论文部分内容阅读
针对蚁群算法在航迹规划中易于过早陷入局部最优解这一问题,提出了一种双向自适应改进蚁群算法。使用栅格节点对飞行空间进行建模,在搜索过程中以移动方向一定范围内最大信息素和目标引导函数作为启发因子。根据蚁群算法处理该问题时的信息素散播特点,重构了信息素的更新策略和散播方式。通过信息素的震荡变化和挥发系数的自适应调整,扩大了搜索空间,提高了搜索全局性,获得了一种有效的航迹规划算法,并取得了较好的仿真结果。
Aiming at the problem that ant colony algorithm tends to fall prematurely into the local optimal solution in the trajectory planning, a two-way adaptive improved ant colony algorithm is proposed. Grid nodes are used to model the flight space. During the search process, the maximum pheromone and the target guidance function within a certain range of moving direction are taken as the heuristic factors.
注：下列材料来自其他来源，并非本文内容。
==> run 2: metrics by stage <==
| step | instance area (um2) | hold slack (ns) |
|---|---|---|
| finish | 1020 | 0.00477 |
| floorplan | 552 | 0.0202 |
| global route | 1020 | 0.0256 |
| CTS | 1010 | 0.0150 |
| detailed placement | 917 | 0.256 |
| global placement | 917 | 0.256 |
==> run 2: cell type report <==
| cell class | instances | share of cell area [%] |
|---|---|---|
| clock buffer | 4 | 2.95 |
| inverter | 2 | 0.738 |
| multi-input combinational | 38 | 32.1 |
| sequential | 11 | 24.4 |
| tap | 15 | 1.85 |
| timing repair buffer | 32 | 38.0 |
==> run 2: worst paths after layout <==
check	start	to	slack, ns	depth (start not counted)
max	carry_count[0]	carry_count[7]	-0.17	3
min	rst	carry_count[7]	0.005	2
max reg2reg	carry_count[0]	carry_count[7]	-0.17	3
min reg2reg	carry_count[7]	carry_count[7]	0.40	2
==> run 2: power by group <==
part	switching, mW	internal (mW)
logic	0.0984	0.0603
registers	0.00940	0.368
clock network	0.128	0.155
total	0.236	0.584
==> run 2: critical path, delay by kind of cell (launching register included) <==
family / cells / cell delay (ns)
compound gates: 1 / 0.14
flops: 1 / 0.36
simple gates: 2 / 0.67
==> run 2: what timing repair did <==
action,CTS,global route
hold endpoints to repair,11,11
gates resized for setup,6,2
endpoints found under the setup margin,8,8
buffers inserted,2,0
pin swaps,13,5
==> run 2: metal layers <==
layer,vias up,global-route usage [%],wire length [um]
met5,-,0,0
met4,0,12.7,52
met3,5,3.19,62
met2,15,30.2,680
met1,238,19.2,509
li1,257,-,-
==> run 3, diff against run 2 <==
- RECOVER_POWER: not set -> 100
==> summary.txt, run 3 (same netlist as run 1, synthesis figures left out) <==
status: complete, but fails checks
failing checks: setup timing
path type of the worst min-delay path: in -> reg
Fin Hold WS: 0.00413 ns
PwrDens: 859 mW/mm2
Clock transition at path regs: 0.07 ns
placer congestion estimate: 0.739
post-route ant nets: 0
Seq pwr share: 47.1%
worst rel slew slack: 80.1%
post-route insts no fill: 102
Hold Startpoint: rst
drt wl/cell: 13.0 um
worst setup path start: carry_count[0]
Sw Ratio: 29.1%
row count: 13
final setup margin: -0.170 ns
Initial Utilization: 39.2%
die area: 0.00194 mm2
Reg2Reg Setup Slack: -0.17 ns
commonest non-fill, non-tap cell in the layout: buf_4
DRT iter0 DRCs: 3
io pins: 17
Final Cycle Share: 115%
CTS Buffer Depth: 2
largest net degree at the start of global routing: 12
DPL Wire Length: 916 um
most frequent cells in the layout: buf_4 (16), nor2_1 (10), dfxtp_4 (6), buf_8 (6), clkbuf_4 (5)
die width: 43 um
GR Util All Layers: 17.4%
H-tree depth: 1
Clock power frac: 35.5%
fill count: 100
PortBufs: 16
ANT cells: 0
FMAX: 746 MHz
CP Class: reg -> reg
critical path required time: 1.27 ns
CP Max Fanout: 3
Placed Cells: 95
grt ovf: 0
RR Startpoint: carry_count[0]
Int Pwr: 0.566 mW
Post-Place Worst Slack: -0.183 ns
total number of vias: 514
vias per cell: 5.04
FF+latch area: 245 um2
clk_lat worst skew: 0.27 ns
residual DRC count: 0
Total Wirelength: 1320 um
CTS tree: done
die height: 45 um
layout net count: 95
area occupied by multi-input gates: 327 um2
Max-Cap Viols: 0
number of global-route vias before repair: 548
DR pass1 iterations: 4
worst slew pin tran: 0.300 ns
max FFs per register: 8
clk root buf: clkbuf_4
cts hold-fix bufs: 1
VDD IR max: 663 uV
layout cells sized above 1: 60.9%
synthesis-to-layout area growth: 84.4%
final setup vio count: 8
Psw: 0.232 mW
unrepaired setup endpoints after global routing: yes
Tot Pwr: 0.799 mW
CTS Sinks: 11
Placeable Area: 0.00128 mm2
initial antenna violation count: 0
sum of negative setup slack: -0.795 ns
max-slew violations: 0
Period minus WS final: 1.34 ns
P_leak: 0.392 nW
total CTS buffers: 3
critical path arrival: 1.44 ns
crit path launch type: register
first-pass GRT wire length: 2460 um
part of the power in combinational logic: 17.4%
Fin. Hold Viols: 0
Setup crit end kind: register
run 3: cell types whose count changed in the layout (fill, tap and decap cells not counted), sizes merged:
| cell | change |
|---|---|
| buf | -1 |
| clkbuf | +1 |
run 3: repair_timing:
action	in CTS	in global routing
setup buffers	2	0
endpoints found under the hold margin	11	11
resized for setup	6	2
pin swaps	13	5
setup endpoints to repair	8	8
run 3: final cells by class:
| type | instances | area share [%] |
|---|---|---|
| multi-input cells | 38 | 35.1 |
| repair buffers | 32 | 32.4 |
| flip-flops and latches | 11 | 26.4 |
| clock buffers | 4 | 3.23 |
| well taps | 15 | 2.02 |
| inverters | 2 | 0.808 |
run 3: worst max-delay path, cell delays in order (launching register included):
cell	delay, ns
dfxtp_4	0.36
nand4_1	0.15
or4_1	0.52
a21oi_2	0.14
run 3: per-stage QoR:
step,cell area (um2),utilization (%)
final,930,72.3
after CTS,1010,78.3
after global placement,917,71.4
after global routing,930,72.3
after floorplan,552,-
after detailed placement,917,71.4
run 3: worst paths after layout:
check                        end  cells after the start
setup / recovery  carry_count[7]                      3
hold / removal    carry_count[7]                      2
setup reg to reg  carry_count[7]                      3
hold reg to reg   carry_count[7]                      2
## src/rtl/conv_mac_seq.sv

```systemverilog
// Window sequencer for a valid-padding, stride-1 KxK conv2d feeding an 8-bit MAC/ReLU/quantize unit.
// Per output pixel: clear MAC, inject bias via add-only path, stream K*K*CH taps, capture, emit.
module conv_mac_seq #(
    parameter int IMG_W  = 8,
    parameter int IMG_H  = 8,
    parameter int K      = 3,
    parameter int CH     = 1,
    parameter int ADDR_W = 10
) (
    input  logic              clk,
    input  logic              rst,
    input  logic              start,
    input  logic [7:0]        bias,
    output logic              busy,
    output logic              done,
    output logic [ADDR_W-1:0] f_addr,
    input  logic [7:0]        f_rdata,
    output logic [ADDR_W-1:0] w_addr,
    input  logic [7:0]        w_rdata,
    output logic              mac_clr_n,
    output logic              mac_enable,
    output logic              mac_only_add,
    output logic [7:0]        mac_din_a,
    output logic [7:0]        mac_din_b,
    input  logic [7:0]        mac_dout,
    output logic              out_valid,
    input  logic              out_ready,
    output logic [7:0]        out_data,
    output logic [ADDR_W-1:0] out_addr
);
    localparam int OW = IMG_W - K + 1;
    localparam int OH = IMG_H - K + 1;
    localparam int N  = K * K * CH;

    localparam logic [ADDR_W-1:0] K_A     = ADDR_W'(K);
    localparam logic [ADDR_W-1:0] N_A     = ADDR_W'(N);
    localparam logic [ADDR_W-1:0] OW_A    = ADDR_W'(OW);
    localparam logic [ADDR_W-1:0] OH_A    = ADDR_W'(OH);
    localparam logic [ADDR_W-1:0] IMG_W_A = ADDR_W'(IMG_W);
    localparam logic [ADDR_W-1:0] PLANE_A = ADDR_W'(IMG_W * IMG_H);

    typedef enum logic [2:0] {
        IDLE, CLEAR, BIAS, MAC, DRAIN, CAPT, OUT, DONE
    } state_t;

    state_t            state_q;
    logic              busy_q, done_q, clr_n_q, en_q, only_add_q, out_valid_q;
    logic [7:0]        bias_q, out_data_q;
    logic [ADDR_W-1:0] f_addr_q, w_addr_q, out_addr_q;
    logic [ADDR_W-1:0] t_q, kx_q, ky_q, c_q, ox_q, oy_q;

    logic [ADDR_W-1:0] kx_d, ky_d, c_d, tap_addr_d, base_addr_d, px_addr_d;
    logic              last_px;

    // Next tap position, kx fastest, then ky, then channel.
    always_comb begin
        kx_d = kx_q + 1'b1;
        ky_d = ky_q;
        c_d  = c_q;
        if (kx_q == K_A - 1'b1) begin
            kx_d = '0;
            ky_d = ky_q + 1'b1;
            if (ky_q == K_A - 1'b1) begin
                ky_d = '0;
                c_d  = c_q + 1'b1;
            end
        end
    end

    assign tap_addr_d  = c_d * PLANE_A + (oy_q + ky_d) * IMG_W_A + ox_q + kx_d;
    assign base_addr_d = oy_q * IMG_W_A + ox_q;
    assign px_addr_d   = oy_q * OW_A + ox_q;
    assign last_px     = (ox_q == OW_A - 1'b1) && (oy_q == OH_A - 1'b1);

    always_ff @(posedge clk or posedge rst) begin
        if (rst) begin
            state_q     <= IDLE;
            busy_q      <= 1'b0;
            done_q      <= 1'b0;
            clr_n_q     <= 1'b0;
            en_q        <= 1'b0;
            only_add_q  <= 1'b0;
            out_valid_q <= 1'b0;
            bias_q      <= '0;
            out_data_q  <= '0;
            f_addr_q    <= '0;
            w_addr_q    <= '0;
            out_addr_q  <= '0;
            t_q         <= '0;
            kx_q        <= '0;
            ky_q        <= '0;
            c_q         <= '0;
            ox_q        <= '0;
            oy_q        <= '0;
        end else begin
            case (state_q)
                IDLE: if (start) begin
                    bias_q  <= bias;
                    ox_q    <= '0;
                    oy_q    <= '0;
                    busy_q  <= 1'b1;
                    state_q <= CLEAR;
                end
                CLEAR: begin
                    clr_n_q    <= 1'b1;
                    en_q       <= 1'b1;
                    only_add_q <= 1'b1;
                    state_q    <= BIAS;
                end
                BIAS: begin
                    en_q       <= 1'b0;
                    only_add_q <= 1'b0;
                    t_q        <= '0;
                    kx_q       <= '0;
                    ky_q       <= '0;
                    c_q        <= '0;
                    f_addr_q   <= base_addr_d;
                    w_addr_q   <= '0;
                    state_q    <= MAC;
                end
                MAC: begin
                    // Enable trails the address by one cycle to match the buffer read latency.
                    en_q <= 1'b1;
                    if (t_q == N_A - 1'b1) begin
                        state_q <= DRAIN;
                    end else begin
                        t_q      <= t_q + 1'b1;
                        kx_q     <= kx_d;
                        ky_q     <= ky_d;
                        c_q      <= c_d;
                        f_addr_q <= tap_addr_d;
                        w_addr_q <= t_q + 1'b1;
                    end
                end
                DRAIN: begin
                    en_q    <= 1'b0;
                    state_q <= CAPT;
                end
                CAPT: begin
                    out_data_q  <= mac_dout;
                    out_addr_q  <= px_addr_d;
                    out_valid_q <= 1'b1;
                    state_q     <= OUT;
                end
                OUT: if (out_ready) begin
                    out_valid_q <= 1'b0;
                    clr_n_q     <= 1'b0;
                    if (last_px) begin
                        done_q  <= 1'b1;
                        state_q <= DONE;
                    end else begin
                        if (ox_q == OW_A - 1'b1) begin
                            ox_q <= '0;
                            oy_q <= oy_q + 1'b1;
                        end else begin
                            ox_q <= ox_q + 1'b1;
                        end
                        state_q <= CLEAR;
                    end
                end
                DONE: begin
                    done_q  <= 1'b0;
                    busy_q  <= 1'b0;
                    state_q <= IDLE;
                end
                default: state_q <= IDLE;
            endcase
        end
    end

    assign busy         = busy_q;
    assign done         = done_q;
    assign f_addr       = f_addr_q;
    assign w_addr       = w_addr_q;
    assign mac_clr_n    = clr_n_q;
    assign mac_enable   = en_q;
    assign mac_only_add = only_add_q;
    assign mac_din_a    = only_add_q ? bias_q : (en_q ? f_rdata : 8'd0);
    assign mac_din_b    = (en_q && !only_add_q) ? w_rdata : 8'd0;
    assign out_valid    = out_valid_q;
    assign out_data     = out_data_q;
    assign out_addr     = out_addr_q;
endmodule

```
According to the characteristic of pheromone propagation when the ant colony algorithm deals with this problem, the pheromone updating strategy and the dissemination mode are reconstructed. Through the adjustment of pheromone oscillation and the adaptive adjustment of volatility coefficient, the search space is expanded and the overall search is improved. An effective algorithm of track planning is obtained and a good simulation result is obtained.